YOUR GOAL –
A complete and exact copy of the data below is the task.
===== TASK INPUTS =====
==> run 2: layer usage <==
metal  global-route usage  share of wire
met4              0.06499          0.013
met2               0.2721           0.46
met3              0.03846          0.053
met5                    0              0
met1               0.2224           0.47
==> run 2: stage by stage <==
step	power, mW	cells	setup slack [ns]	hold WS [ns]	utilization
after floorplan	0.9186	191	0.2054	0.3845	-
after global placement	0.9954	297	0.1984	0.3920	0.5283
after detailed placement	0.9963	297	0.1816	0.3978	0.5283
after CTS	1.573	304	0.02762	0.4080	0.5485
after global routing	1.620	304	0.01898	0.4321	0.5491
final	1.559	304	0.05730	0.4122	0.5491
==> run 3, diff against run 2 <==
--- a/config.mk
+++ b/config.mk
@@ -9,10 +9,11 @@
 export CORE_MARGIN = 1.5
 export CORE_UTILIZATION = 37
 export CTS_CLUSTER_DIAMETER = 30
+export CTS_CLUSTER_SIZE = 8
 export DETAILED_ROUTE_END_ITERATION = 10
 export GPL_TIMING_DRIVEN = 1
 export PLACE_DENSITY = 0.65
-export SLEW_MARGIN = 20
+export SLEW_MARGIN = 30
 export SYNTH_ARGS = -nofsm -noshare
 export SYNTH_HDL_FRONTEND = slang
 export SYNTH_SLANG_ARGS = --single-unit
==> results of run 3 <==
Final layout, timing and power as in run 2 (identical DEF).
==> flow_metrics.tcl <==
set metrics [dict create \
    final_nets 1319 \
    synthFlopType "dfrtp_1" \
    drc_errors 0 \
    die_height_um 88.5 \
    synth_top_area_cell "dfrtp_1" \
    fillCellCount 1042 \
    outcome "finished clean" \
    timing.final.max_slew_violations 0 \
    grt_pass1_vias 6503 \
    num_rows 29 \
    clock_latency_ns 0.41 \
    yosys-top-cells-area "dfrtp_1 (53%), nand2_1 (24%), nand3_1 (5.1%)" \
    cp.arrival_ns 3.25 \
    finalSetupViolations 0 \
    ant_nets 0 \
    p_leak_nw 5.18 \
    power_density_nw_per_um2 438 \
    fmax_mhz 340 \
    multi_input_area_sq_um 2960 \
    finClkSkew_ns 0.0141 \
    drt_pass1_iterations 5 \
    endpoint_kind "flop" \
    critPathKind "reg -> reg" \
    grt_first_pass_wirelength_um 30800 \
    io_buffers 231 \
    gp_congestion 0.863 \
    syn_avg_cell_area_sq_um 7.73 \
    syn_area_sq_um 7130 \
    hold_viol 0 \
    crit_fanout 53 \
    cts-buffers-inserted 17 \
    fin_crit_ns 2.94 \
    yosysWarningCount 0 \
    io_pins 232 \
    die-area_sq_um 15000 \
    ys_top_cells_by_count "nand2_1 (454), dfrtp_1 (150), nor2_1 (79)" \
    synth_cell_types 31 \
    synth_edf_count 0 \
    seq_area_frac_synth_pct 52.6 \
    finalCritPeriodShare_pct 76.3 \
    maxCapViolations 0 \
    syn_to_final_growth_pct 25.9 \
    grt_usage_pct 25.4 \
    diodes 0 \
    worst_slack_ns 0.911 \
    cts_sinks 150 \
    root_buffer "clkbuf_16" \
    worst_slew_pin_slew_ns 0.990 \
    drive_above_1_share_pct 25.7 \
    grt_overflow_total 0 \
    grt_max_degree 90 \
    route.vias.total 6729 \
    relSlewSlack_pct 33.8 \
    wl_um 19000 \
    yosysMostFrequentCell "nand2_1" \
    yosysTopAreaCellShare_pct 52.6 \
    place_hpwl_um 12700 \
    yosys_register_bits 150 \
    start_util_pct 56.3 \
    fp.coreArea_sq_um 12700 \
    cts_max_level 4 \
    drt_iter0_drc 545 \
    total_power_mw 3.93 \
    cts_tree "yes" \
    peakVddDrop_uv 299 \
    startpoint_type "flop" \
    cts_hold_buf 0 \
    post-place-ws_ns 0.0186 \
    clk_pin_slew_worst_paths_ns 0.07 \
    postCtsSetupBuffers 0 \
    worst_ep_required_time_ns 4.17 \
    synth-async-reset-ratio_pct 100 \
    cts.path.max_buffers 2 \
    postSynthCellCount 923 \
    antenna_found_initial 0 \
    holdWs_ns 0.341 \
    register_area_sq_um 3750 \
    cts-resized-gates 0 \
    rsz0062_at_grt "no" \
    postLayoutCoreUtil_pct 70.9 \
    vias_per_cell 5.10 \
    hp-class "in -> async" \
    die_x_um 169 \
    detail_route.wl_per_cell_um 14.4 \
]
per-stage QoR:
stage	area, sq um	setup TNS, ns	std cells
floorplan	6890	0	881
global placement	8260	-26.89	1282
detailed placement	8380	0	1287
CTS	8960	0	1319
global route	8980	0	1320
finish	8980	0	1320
=====
RESULT OF THIS EXERCISE –
==> run 2: layer usage <==
metal  global-route usage  share of wire
met4              0.06499          0.013
met2               0.2721           0.46
met3              0.03846          0.053
met5                    0              0
met1               0.2224           0.47
==> run 2: stage by stage <==
step	power, mW	cells	setup slack [ns]	hold WS [ns]	utilization
after floorplan	0.9186	191	0.2054	0.3845	-
after global placement	0.9954	297	0.1984	0.3920	0.5283
after detailed placement	0.9963	297	0.1816	0.3978	0.5283
after CTS	1.573	304	0.02762	0.4080	0.5485
after global routing	1.620	304	0.01898	0.4321	0.5491
final	1.559	304	0.05730	0.4122	0.5491
==> run 3, diff against run 2 <==
--- a/config.mk
+++ b/config.mk
@@ -9,10 +9,11 @@
 export CORE_MARGIN = 1.5
 export CORE_UTILIZATION = 37
 export CTS_CLUSTER_DIAMETER = 30
+export CTS_CLUSTER_SIZE = 8
 export DETAILED_ROUTE_END_ITERATION = 10
 export GPL_TIMING_DRIVEN = 1
 export PLACE_DENSITY = 0.65
-export SLEW_MARGIN = 20
+export SLEW_MARGIN = 30
 export SYNTH_ARGS = -nofsm -noshare
 export SYNTH_HDL_FRONTEND = slang
 export SYNTH_SLANG_ARGS = --single-unit
==> results of run 3 <==
Final layout, timing and power as in run 2 (identical DEF).
==> flow_metrics.tcl <==
set metrics [dict create \
    final_nets 1319 \
    synthFlopType "dfrtp_1" \
    drc_errors 0 \
    die_height_um 88.5 \
    synth_top_area_cell "dfrtp_1" \
    fillCellCount 1042 \
    outcome "finished clean" \
    timing.final.max_slew_violations 0 \
    grt_pass1_vias 6503 \
    num_rows 29 \
    clock_latency_ns 0.41 \
    yosys-top-cells-area "dfrtp_1 (53%), nand2_1 (24%), nand3_1 (5.1%)" \
    cp.arrival_ns 3.25 \
    finalSetupViolations 0 \
    ant_nets 0 \
    p_leak_nw 5.18 \
    power_density_nw_per_um2 438 \
    fmax_mhz 340 \
    multi_input_area_sq_um 2960 \
    finClkSkew_ns 0.0141 \
    drt_pass1_iterations 5 \
    endpoint_kind "flop" \
    critPathKind "reg -> reg" \
    grt_first_pass_wirelength_um 30800 \
    io_buffers 231 \
    gp_congestion 0.863 \
    syn_avg_cell_area_sq_um 7.73 \
    syn_area_sq_um 7130 \
    hold_viol 0 \
    crit_fanout 53 \
    cts-buffers-inserted 17 \
    fin_crit_ns 2.94 \
    yosysWarningCount 0 \
    io_pins 232 \
    die-area_sq_um 15000 \
    ys_top_cells_by_count "nand2_1 (454), dfrtp_1 (150), nor2_1 (79)" \
    synth_cell_types 31 \
    synth_edf_count 0 \
    seq_area_frac_synth_pct 52.6 \
    finalCritPeriodShare_pct 76.3 \
    maxCapViolations 0 \
    syn_to_final_growth_pct 25.9 \
    grt_usage_pct 25.4 \
    diodes 0 \
    worst_slack_ns 0.911 \
    cts_sinks 150 \
    root_buffer "clkbuf_16" \
    worst_slew_pin_slew_ns 0.990 \
    drive_above_1_share_pct 25.7 \
    grt_overflow_total 0 \
    grt_max_degree 90 \
    route.vias.total 6729 \
    relSlewSlack_pct 33.8 \
    wl_um 19000 \
    yosysMostFrequentCell "nand2_1" \
    yosysTopAreaCellShare_pct 52.6 \
    place_hpwl_um 12700 \
    yosys_register_bits 150 \
    start_util_pct 56.3 \
    fp.coreArea_sq_um 12700 \
    cts_max_level 4 \
    drt_iter0_drc 545 \
    total_power_mw 3.93 \
    cts_tree "yes" \
    peakVddDrop_uv 299 \
    startpoint_type "flop" \
    cts_hold_buf 0 \
    post-place-ws_ns 0.0186 \
    clk_pin_slew_worst_paths_ns 0.07 \
    postCtsSetupBuffers 0 \
    worst_ep_required_time_ns 4.17 \
    synth-async-reset-ratio_pct 100 \
    cts.path.max_buffers 2 \
    postSynthCellCount 923 \
    antenna_found_initial 0 \
    holdWs_ns 0.341 \
    register_area_sq_um 3750 \
    cts-resized-gates 0 \
    rsz0062_at_grt "no" \
    postLayoutCoreUtil_pct 70.9 \
    vias_per_cell 5.10 \
    hp-class "in -> async" \
    die_x_um 169 \
    detail_route.wl_per_cell_um 14.4 \
]
per-stage QoR:
stage	area, sq um	setup TNS, ns	std cells
floorplan	6890	0	881
global placement	8260	-26.89	1282
detailed placement	8380	0	1287
CTS	8960	0	1319
global route	8980	0	1320
finish	8980	0	1320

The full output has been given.